_Task:_
The exercise asks you to copy every line below in which "constraint" appears.

Stored entries

========================================================================

[config.mk]
export PLATFORM = sky130hd
export DESIGN_NAME = sram_arbiter
export DESIGN_NICKNAME = d
export VERILOG_FILES = /design/src/rtl/sram_arbiter.sv
export SDC_FILE = /design/constraint.sdc
export NUM_CORES = 1
export LEC_CHECK = 0
export ABC_AREA = 1
export ABC_CLOCK_PERIOD_IN_PS = 5200
export CORE_UTILIZATION = 30
export CTS_CLUSTER_DIAMETER = 40
export DETAILED_ROUTE_END_ITERATION = 10
export PLACE_DENSITY = 0.63
export SYNTH_ARGS = -nofsm -noshare
export SYNTH_HDL_FRONTEND = slang
export SYNTH_SLANG_ARGS = --single-unit
[constraint.sdc]
create_clock -name clk -period 5.2 [get_ports clk]
set_clock_uncertainty 0.1 [all_clocks]
set_input_delay 1.3 -clock clk [delete_from_list [all_inputs] [get_ports clk]]
set_output_delay 1.3 -clock clk [all_outputs]
set_load 0.005 [all_outputs]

========================================================================

_Task response:_
export SDC_FILE = /design/constraint.sdc
[constraint.sdc]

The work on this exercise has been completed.